• [INSTRUCTIONS FOR THE TASK] Scan the lines below for the word "hreadyout". Copy each line you find it in.

• [DATASET ENTRIES]

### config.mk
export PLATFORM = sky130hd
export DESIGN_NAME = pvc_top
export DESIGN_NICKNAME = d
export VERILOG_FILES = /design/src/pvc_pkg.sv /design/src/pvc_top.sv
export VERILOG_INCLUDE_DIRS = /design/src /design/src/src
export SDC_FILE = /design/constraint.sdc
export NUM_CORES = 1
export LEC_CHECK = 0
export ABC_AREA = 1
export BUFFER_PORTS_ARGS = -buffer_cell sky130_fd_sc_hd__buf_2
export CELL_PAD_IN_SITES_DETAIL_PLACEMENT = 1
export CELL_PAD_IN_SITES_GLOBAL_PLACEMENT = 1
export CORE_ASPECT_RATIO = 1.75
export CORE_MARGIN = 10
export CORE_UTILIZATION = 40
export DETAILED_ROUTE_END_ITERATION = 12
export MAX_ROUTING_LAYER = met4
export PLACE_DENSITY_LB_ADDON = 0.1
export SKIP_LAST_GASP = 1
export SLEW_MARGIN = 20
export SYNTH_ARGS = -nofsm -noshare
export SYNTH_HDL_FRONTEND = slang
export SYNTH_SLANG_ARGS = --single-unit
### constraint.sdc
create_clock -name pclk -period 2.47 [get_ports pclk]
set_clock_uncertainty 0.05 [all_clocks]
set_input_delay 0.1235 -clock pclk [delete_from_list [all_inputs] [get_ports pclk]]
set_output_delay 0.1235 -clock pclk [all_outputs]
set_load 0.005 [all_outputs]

==

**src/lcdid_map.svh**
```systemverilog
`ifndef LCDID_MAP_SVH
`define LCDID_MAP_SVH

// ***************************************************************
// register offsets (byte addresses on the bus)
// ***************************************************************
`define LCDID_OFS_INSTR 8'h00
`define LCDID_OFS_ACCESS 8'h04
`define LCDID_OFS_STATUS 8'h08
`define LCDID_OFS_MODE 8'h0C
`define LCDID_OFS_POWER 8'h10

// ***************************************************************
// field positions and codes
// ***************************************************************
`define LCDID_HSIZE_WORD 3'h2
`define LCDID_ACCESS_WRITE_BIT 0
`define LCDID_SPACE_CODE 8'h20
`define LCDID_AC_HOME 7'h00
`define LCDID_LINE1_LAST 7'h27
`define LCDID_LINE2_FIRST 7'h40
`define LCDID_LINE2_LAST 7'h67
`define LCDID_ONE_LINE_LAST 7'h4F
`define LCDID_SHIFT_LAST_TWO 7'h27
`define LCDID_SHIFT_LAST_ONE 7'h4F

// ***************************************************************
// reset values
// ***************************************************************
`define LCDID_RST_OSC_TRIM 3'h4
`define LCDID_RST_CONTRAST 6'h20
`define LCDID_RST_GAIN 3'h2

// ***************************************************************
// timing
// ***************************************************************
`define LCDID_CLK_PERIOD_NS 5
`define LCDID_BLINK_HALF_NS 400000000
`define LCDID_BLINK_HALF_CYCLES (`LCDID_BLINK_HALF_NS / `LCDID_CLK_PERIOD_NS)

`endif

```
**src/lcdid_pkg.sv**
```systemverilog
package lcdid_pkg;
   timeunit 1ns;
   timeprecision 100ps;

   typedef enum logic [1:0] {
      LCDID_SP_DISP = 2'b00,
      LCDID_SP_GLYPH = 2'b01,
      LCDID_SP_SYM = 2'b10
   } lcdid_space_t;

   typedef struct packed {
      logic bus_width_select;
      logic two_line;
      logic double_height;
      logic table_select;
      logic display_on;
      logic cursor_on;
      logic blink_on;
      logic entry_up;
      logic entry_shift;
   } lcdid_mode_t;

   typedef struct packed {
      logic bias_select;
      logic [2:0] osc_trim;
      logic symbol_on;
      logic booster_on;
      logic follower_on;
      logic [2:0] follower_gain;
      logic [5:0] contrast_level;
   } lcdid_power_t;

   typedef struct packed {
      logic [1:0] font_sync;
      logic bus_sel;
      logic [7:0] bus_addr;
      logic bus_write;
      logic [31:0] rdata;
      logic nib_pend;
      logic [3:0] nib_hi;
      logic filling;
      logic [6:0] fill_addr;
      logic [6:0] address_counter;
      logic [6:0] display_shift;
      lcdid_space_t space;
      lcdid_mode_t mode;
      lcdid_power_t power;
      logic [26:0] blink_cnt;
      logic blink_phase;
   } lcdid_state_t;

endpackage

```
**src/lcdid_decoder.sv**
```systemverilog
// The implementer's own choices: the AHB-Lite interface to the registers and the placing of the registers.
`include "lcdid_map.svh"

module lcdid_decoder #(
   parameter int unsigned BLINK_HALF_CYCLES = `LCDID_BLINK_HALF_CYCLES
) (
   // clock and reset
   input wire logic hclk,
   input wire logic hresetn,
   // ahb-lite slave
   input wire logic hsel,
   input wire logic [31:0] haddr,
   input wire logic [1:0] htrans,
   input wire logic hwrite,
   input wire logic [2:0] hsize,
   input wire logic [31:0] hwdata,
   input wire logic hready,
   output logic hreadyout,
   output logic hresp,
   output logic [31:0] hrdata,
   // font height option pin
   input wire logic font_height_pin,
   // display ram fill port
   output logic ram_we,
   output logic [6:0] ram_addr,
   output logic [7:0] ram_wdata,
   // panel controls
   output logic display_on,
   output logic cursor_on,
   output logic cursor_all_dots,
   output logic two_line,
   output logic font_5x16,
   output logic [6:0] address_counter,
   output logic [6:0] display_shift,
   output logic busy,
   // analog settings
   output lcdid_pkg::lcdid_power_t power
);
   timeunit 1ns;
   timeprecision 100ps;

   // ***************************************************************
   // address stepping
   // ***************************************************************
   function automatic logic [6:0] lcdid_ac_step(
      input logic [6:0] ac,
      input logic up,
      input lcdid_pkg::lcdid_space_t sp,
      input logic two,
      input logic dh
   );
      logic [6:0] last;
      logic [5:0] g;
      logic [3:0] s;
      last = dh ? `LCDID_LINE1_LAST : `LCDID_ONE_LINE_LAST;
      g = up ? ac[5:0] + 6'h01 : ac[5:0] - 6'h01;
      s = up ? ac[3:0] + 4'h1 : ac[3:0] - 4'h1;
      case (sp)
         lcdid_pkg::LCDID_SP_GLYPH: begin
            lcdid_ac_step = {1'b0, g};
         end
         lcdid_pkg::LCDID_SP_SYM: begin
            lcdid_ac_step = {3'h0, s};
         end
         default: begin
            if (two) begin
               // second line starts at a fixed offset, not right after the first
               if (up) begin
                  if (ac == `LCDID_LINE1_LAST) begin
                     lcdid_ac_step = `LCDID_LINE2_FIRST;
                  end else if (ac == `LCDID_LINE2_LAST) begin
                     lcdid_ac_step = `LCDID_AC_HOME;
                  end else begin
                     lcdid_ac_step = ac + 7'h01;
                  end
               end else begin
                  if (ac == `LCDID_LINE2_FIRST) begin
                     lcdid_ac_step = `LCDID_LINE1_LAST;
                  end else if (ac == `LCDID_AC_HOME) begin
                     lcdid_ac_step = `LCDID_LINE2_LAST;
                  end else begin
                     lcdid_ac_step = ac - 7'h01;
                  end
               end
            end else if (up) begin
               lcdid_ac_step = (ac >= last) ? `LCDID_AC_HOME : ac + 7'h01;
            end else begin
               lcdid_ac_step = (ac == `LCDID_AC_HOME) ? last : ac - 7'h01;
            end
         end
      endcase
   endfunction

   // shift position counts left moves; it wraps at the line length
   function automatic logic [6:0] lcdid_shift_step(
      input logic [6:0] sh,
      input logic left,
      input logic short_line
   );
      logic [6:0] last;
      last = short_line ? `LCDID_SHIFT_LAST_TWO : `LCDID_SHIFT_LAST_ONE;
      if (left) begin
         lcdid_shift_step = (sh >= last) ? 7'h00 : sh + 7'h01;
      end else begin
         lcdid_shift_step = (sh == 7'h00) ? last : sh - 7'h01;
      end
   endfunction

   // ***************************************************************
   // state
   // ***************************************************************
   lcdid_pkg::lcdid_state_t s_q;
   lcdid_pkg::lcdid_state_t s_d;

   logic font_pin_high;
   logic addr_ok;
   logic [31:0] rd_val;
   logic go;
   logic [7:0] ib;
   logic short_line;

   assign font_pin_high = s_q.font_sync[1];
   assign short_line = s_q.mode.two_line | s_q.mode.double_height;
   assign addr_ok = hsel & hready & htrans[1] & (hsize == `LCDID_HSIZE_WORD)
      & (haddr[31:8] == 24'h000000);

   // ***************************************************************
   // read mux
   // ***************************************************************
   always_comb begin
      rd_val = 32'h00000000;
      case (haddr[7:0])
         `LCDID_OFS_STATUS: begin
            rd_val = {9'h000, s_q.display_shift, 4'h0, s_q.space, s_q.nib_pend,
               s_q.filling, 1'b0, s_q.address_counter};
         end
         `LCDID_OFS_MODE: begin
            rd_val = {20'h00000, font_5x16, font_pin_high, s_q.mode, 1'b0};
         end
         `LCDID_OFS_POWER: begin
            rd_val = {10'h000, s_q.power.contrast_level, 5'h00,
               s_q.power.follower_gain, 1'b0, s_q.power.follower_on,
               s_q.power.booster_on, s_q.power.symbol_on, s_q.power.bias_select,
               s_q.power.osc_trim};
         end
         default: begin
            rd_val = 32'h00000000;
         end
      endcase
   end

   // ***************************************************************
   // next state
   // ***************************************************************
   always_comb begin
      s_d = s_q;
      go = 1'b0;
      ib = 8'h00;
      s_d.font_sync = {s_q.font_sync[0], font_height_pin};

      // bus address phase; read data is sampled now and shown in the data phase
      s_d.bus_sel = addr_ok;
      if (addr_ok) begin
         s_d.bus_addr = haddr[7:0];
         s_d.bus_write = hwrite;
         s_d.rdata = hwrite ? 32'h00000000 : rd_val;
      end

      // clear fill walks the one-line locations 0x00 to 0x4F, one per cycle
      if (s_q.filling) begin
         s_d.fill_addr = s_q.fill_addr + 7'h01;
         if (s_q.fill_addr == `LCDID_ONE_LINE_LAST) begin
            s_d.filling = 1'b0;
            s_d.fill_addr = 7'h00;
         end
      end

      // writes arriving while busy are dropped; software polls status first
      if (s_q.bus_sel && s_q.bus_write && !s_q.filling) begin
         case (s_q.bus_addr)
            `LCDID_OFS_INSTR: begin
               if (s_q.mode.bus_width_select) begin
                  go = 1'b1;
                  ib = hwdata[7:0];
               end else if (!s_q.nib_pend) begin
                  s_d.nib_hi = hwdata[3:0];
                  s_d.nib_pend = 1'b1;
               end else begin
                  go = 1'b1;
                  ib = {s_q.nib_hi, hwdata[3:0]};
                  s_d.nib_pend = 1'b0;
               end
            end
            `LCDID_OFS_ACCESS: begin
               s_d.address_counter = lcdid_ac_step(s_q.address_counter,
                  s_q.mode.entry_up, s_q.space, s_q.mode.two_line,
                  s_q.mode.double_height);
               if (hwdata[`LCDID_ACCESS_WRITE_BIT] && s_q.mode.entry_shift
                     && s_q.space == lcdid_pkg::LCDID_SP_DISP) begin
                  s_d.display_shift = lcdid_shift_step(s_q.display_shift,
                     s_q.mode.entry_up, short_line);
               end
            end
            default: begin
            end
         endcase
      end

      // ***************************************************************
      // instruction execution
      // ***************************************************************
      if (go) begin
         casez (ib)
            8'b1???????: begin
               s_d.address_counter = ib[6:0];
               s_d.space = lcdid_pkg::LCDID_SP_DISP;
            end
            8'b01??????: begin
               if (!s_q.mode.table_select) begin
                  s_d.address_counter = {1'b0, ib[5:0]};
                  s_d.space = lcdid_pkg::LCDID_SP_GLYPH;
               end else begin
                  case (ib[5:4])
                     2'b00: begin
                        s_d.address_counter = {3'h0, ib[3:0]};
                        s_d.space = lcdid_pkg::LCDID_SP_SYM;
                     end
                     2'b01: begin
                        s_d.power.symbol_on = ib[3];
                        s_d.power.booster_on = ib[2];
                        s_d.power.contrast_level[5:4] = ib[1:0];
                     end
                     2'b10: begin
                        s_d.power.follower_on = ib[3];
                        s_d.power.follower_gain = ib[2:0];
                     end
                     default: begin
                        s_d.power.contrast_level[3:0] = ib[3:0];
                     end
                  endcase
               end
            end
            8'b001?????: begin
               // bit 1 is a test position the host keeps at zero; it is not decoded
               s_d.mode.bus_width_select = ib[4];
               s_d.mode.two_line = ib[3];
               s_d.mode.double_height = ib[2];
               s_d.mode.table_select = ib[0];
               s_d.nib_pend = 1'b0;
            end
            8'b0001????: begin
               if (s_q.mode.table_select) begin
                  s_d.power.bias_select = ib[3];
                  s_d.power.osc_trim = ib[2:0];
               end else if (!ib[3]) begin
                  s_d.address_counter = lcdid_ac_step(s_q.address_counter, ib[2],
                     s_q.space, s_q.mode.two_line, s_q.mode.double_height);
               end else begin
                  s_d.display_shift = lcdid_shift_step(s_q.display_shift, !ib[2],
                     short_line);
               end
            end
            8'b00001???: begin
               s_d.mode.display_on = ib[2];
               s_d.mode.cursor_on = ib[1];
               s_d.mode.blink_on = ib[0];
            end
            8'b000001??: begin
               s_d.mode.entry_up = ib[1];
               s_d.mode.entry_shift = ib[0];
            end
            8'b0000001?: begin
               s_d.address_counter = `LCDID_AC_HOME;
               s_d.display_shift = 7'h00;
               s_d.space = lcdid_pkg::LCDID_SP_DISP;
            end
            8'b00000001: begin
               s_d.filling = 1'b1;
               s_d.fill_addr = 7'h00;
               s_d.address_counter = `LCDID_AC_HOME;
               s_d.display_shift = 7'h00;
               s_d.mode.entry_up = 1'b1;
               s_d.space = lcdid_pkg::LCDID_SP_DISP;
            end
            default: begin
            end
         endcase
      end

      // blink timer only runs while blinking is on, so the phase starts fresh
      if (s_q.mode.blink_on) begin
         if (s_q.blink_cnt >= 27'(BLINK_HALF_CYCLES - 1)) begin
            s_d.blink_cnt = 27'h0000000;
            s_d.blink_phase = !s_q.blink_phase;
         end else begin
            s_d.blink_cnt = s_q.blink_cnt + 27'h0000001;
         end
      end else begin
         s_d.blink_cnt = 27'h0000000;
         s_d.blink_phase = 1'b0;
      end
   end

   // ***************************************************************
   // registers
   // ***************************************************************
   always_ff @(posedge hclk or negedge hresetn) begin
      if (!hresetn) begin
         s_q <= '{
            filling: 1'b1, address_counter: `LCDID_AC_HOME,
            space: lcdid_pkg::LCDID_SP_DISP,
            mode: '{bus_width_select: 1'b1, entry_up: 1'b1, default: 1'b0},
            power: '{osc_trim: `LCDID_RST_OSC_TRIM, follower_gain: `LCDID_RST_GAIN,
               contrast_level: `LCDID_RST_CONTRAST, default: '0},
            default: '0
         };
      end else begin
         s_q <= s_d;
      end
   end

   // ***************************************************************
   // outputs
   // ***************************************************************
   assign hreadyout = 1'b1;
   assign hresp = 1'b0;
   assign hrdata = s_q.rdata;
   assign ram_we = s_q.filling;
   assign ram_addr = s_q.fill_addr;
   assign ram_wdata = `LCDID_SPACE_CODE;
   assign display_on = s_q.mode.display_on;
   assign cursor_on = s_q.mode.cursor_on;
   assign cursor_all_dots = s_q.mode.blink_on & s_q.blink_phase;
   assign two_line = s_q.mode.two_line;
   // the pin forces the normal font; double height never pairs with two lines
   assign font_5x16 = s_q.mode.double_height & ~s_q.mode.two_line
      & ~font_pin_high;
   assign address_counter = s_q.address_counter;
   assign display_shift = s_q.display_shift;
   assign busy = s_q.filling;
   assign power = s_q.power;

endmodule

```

• [WRITTEN REPLY]
   output logic hreadyout,
   assign hreadyout = 1'b1;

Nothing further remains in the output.